You could sue them if you had a problem with your account being unjustly terminated but it will have to be in Finland, as per the TOS, and you’ll have to pay all their costs and even the any judgement against them since, in that same TOS, you agree to indemnify them and pay all of their costs in perpetuity.
So, hard pass on this since the Amazon Glacier fees Polar Backup would have to pay to maintain a 5TB back up of unique files means I’d cost them $240 a year. Based on their costs exceeding their income, it’s tempting say Polar Backup is unsustainable and is the Movie Pass of backup deals, except I don’t think Polar Backup has any intention of loosing money on Glacier costs when they can just terminate inconvenient “lifetime” account customers instead.

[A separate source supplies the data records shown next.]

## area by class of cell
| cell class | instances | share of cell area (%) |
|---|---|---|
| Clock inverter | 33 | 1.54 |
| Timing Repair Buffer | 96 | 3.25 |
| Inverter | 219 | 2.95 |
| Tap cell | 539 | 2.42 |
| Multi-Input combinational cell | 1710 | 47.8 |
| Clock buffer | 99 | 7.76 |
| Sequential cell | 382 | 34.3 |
### src/rtl/fetch_unit.sv
// rtl/fetch_unit.sv - instruction fetch FSM with branch/jump redirect handling
// Issues one read at a time and hands each instruction to decode with a PC tag.
module fetch_unit #(
  parameter logic [31:0] RESET_PC = 32'h0000_0000
) (
  input  logic        clk,
  input  logic        rst_n,
  output logic        imem_req,
  output logic [31:0] imem_addr,
  input  logic        imem_ack,
  input  logic [31:0] imem_rdata,
  output logic [31:0] instr_out,
  output logic        instr_valid,
  input  logic        instr_ready,
  output logic [31:0] pc_out,
  input  logic        branch_enable,
  input  logic        branch_taken,
  input  logic [15:0] branch_offset,
  input  logic        jump_enable,
  input  logic [25:0] jump_target
);

  typedef enum logic [1:0] {
    FETCH = 2'd0,
    HOLD  = 2'd1,
    DROP  = 2'd2
  } state_t;

  state_t      state_q, state_d;
  logic [31:0] addr_q, addr_d;
  logic [31:0] next_pc_q, next_pc_d;
  logic [31:0] instr_q, instr_d;
  logic [31:0] pc_q, pc_d;

  logic        redirect;
  logic [31:0] pc_plus4;
  logic [31:0] branch_tgt;
  logic [31:0] jump_tgt;
  logic [31:0] target;

  // Targets are relative to the last instruction handed to decode.
  assign redirect   = jump_enable | (branch_enable & branch_taken);
  assign pc_plus4   = pc_q + 32'd4;
  assign branch_tgt = pc_plus4 + {{14{branch_offset[15]}}, branch_offset, 2'b00};
  assign jump_tgt   = {pc_plus4[31:28], jump_target, 2'b00};
  assign target     = jump_enable ? jump_tgt : branch_tgt;

  always_ff @(posedge clk or negedge rst_n) begin
    if (!rst_n) begin
      state_q   <= FETCH;
      addr_q    <= RESET_PC;
      next_pc_q <= RESET_PC;
      instr_q   <= 32'd0;
      pc_q      <= 32'd0;
    end else begin
      state_q   <= state_d;
      addr_q    <= addr_d;
      next_pc_q <= next_pc_d;
      instr_q   <= instr_d;
      pc_q      <= pc_d;
    end
  end

  always_comb begin
    state_d     = state_q;
    addr_d      = addr_q;
    next_pc_d   = next_pc_q;
    instr_d     = instr_q;
    pc_d        = pc_q;
    imem_req    = 1'b0;
    instr_valid = 1'b0;
    case (state_q)
      FETCH: begin
        imem_req = 1'b1;
        if (redirect) begin
          if (imem_ack) begin
            addr_d = target;
          end else begin
            // Read stays outstanding; remember where to go once it drains.
            state_d   = DROP;
            next_pc_d = target;
          end
        end else if (imem_ack) begin
          state_d   = HOLD;
          instr_d   = imem_rdata;
          pc_d      = addr_q;
          next_pc_d = addr_q + 32'd4;
        end
      end
      HOLD: begin
        instr_valid = 1'b1;
        if (redirect) begin
          state_d = FETCH;
          addr_d  = target;
        end else if (instr_ready) begin
          state_d = FETCH;
          addr_d  = next_pc_q;
        end
      end
      DROP: begin
        imem_req = 1'b1;
        if (imem_ack) begin
          state_d = FETCH;
          addr_d  = redirect ? target : next_pc_q;
        end else if (redirect) begin
          next_pc_d = target;
        end
      end
      default: begin
        state_d = FETCH;
      end
    endcase
  end

  assign imem_addr = addr_q;
  assign instr_out = instr_q;
  assign pc_out    = pc_q;

endmodule

### config.mk
export PLATFORM = sky130hd
export DESIGN_NAME = fetch_unit
export DESIGN_NICKNAME = d
export VERILOG_FILES = /design/src/rtl/fetch_unit.sv
export SDC_FILE = /design/constraint.sdc
export NUM_CORES = 1
export LEC_CHECK = 0
export ABC_AREA = 1
export CAP_MARGIN = 20
export CORE_UTILIZATION = 59
export DETAILED_ROUTE_END_ITERATION = 12
export GPL_ROUTABILITY_DRIVEN = 0
export PLACE_DENSITY = 0.93
export SYNTH_ARGS = -nofsm -noshare
export SYNTH_HDL_FRONTEND = slang
export SYNTH_SLANG_ARGS = --single-unit
### constraint.sdc
create_clock -name clk -period 6.7 [get_ports clk]
set_clock_uncertainty 0.15 [all_clocks]
set_input_delay 1.675 -clock clk [delete_from_list [all_inputs] [get_ports clk]]
set_output_delay 1.675 -clock clk [all_outputs]
set_load 0.01 [all_outputs]
==> impl_metrics.json <==
{
  "async_reset_ff_share_pct": 100.0,
  "clock-root-buffer": "clkbuf_16",
  "cts_tree": "built",
  "yosysTopAreaCell": "dfrtp_1",
  "die-area_um2": 17630,
  "clkPwrFrac_pct": 13.9,
  "fin_crit_sh_pct": 73.36,
  "hold_start": "instr_out[5]",
  "cts_buffers": 17,
  "syn_nets": 1564,
  "ys_seq_elements": 130,
  "setup_viol": 0,
  "nNetsFinal": 1718,
  "p_per_area_nw_per_um2": 503.2,
  "core_area_um2": 16640,
  "antenna_found_initial": 0,
  "ant_nets": 0,
  "timing.rr.end": "imem_addr[27]",
  "grt_usage_pct": 38.01,
  "slew_viol_final": 0,
  "hold_depth": 1,
  "fmax_ghz": 0.2035,
  "num_vias": 11110,
  "grt_max_degree": 67,
  "synth_top_area_share_pct": 32.23,
  "route.detailed.drc": 0,
  "tightestPinTransition_ns": 1.048,
  "p_leak_nw": 5.938,
  "routed_wl_um": 32810,
  "switching_share_pct": 48.14,
  "p_seq_share_pct": 26.6,
  "worst_ep_arrival_time_ns": 5.07,
  "drive_gt1_share_pct": 7.721,
  "rr_startpoint": "pc_out[3]",
  "holdPathEnd": "instr_out[5]",
  "die_h_um": 132.8,
  "finalSetupTns_ns": 0,
  "synth_edf_count": 0,
  "clock_path_buffers": 2,
  "fin_area_um2": 12500,
  "ff2ff_path_depth": 21,
  "ir_drop_mv": 0.3437,
  "power_frac_comb_pct": 59.6,
  "clk_pin_slew_ns": 0.05,
  "post_cts_buffers": 0,
  "initial_core_util_pct": 60.65,
  "crit_type": "in2reg",
  "rsz0062_at_grt": "false",
  "first_pass_iters": 7,
  "switching_power_mw": 3.028,
  "diodes": 0,
  "seq_area_frac_synth_pct": 32.23,
  "die_width_um": 132.8,
  "yosysWarnings": 0,
  "p_int_mw": 3.262,
  "required_ns": 6.85,
  "place_area_um2": 11960,
  "ys_types": 56,
  "syn_inst": 1443,
  "period_needed_ns": 4.915,
  "drv_cap": 0,
  "syn_to_final_growth_pct": 23.83,
  "insertion_delay_ns": 0.42,
  "cp-end-kind": "flip-flop",
  "rows": 47,
  "syn_area_um2": 10090,
  "cp_max_fo": 41,
  "start_kind": "input port",
  "wire_per_inst_um": 17.97,
  "ys_top_cells_by_area": "dfrtp_1 32%, nand2_1 17%, nand3_1 6.0%",
  "portBuffers": 178,
  "grt_overflow": 0,
  "drt_iter0_drc": 1339,
  "synth_flop_cell": "dfrtp_1",
  "clock_sinks": 130,
  "hold_viol": 0,
  "rrSetupSlack_ns": 2.49,
  "dpl.hpwl_um": 23720,
  "boundaryPins": 179,
  "relSlewSlack_pct": 29.96,
  "syn_avg_cell_area_um2": 6.995,
  "htree_levels": 4,
  "cts_resized": 0,
  "grt_pass1_vias": 10550,
  "status": "completed",
  "cts_hold_buf": 0,
  "grt_pass1_wl_um": 52430,
  "vias_per_cell": 6.085,
  "hp-class": "reg2reg"
}
-- area by class of cell --
cell class	count	area, um2
clock inverter	6	57.56
inverter	178	673.1
fill	1193	4144
timing repair buffer	183	1829
multi-input combinational	1087	5926
sequential	130	3253
clock buffer	22	484.2
tap	220	275.3
-- logic make-up (layout without fill, tap and decap cells) --
logic type,Yosys count,count (layout),synth area share (%)
simple gates,752,752,32.92
buf+inv,226,389,9.111
compound gates,217,217,13.07
flops,130,130,32.23
xor+xnor,43,43,3.731
fa+ha+maj,40,40,5.033
mux,35,35,3.905
-- flip-flops by register name, summed over array words and instances, names as in the netlist --
register and flops:
state_q 2, pc_out 32, instr_out 32, next_pc_q 32
imem_addr 32
-- cells in the mapped netlist, types with 7 or more instances --
cell,number
a21oi_1,61
a22oi_1,7
a2bb2oi_1,16
a31oi_1,10
buf_2,20
buf_4,9
clkbuf_1,15
dfrtp_1,130
ha_1,39
inv_1,159
inv_2,11
mux2_2,35
nand2_1,459
nand2_2,11
nand3_1,121
nand4_1,14
nor2_1,77
nor3_1,27
o211ai_1,10
o21a_1,13
o21ai_0,66
o21ai_1,8
o21bai_1,9
xor2_1,37
-- layout by cell type (no fill, tap or decap), types with 6 or more instances in the layout --
cell,netlist,layout
a21oi_1,61,61
xor2_1,37,37
nor2_4,5,6
nand4_1,14,14
nor3_1,27,27
o21a_1,13,13
nand3_1,121,121
nor2_1,77,77
nand2_2,11,11
o211ai_1,10,10
xnor2_1,6,6
dfrtp_1,130,130
a2bb2oi_1,16,16
inv_1,159,159
o21ai_0,66,66
a31oi_1,10,10
ha_1,39,39
nand3b_1,6,6
clkdlybuf4s50_1,0,177
clkbuf_16,0,17
nand3_2,6,6
mux2_2,35,35
inv_2,11,11
a22oi_1,7,7
o21bai_1,9,9
o21ai_1,8,8
clkinv_1,6,6
nand2_1,459,459
-- metrics by stage --
step	power (mW)	setup WS, ns	instances	hold WS [ns]	util [%]
global placement	5.122	1.635	1798	0.3157	71.84
finish	6.290	1.785	1826	0.3557	75.10
detailed placement	5.259	1.520	1798	0.3153	71.84
CTS	6.180	1.931	1826	0.3551	75.10
floorplan	3.896	3.281	1443	0.2992	-
global route	6.693	1.633	1826	0.3665	75.10
-- worst max-delay path, stage by stage --
cell,delay (ns)
clkdlybuf4s50_1,0.48
inv_4,0.37
nand2_8,0.27
nor2_8,0.35
inv_2,0.14
nand2_1,0.10
nand3_2,0.47
inv_2,0.74
o21ai_0,0.18
a21oi_1,0.17
a2bb2oi_1,0.09
-- power by group through the flow --
| stage | logic (mW) | registers, mW | clock network (mW) |
|---|---|---|---|
| global route | 4.08 | 1.71 | 0.903 |
| finish | 3.75 | 1.67 | 0.872 |
| floorplan | 2.27 | 1.63 | 0 |
| detailed placement | 3.61 | 1.65 | 0 |
| CTS | 3.66 | 1.64 | 0.870 |
| global placement | 3.49 | 1.63 | 0 |
-- layer usage --
metal / GRT usage (%) / wire length [um] / up-vias
li1: - / - / 5036
met2: 60.59 / 15020 / 800
met4: 20.37 / 1653 / 0
met3: 10.11 / 3944 / 174
met5: 0 / 0 / -
met1: 47.04 / 12190 / 5102
-- worst max path at each step --
stage	startpoint	endpoint	slack, ns	depth (start not counted)
after floorplan	branch_offset[0]	imem_addr[22]	3.28	14
after global placement	jump_enable	next_pc_q[14]	1.64	11
after detailed placement	jump_enable	next_pc_q[14]	1.52	11
after CTS	jump_enable	next_pc_q[14]	1.93	11
after global routing	jump_enable	next_pc_q[19]	1.63	11
final	jump_enable	next_pc_q[14]	1.78	11
No activity file was read; power rests on OpenSTA's default activity.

And just as a kicker, the Polar Backup TOS states:
Polar Backup has a zero tolerance policy and will immediately terminate accounts that violate the law in any way, including storing, publishing or sharing material that’s fraudulent, defamatory, misleading, or that violates the privacy or infringes the rights of others.
I wonder if storing Boing Boing Store ad copy in a Polar Backup account could get it terminated?
I wondered about that too, since I’ve been looking at cloud backup in preparation for several months on the road and know AWS to be relatively pricey (eg, compared to B2). Also, the relatively cheap Glacier is probably not a good tier if you want to move data back and forth.
At home I use the free version of Veeam to back up my whole disk to a NAS, together with continuous backup of critical directories to a flash drive in my machine (using Duplicati). The ability to do backup without paying attention to it and without it being a big hit on the computer resources has made the difference between actually doing regular backup and living with risk. Unfortunately, this doesn’t work while away from home, and Veeam doesn’t seem to be compatible with inexpensive consumer-level cloud backups.
Yeah, it’s really optimized for long term storage. Glacier storage has a 3 month minimum. Even if you delete your upload after a day, you still pay for the full three months at full price. Which makes the Polar Backup lifetime offer all the more baffling, or suspect. If I do a 5TB back up and they load it to Glacier, that’s $60 minimum because they have to pay for a full three months at $0.004 per GB/mo, not including the upload charge. Plus there are separate upload and retrieval fees. Even if they were to terminate my account immediately after upload, they’d still lose money since they don’t gel the full $70 after Stack Social’s cut.
One thing to note in the Anandtech thread on Polar Backup is that people said they found it impossible to actually back up all of their files to Polar Backup.
After 4 days of continuous running, managed to backup just 100GB(!).
It seems possible that that buggy experience could be more by design than by accident.
This topic was automatically closed after 5 days. New replies are no longer allowed.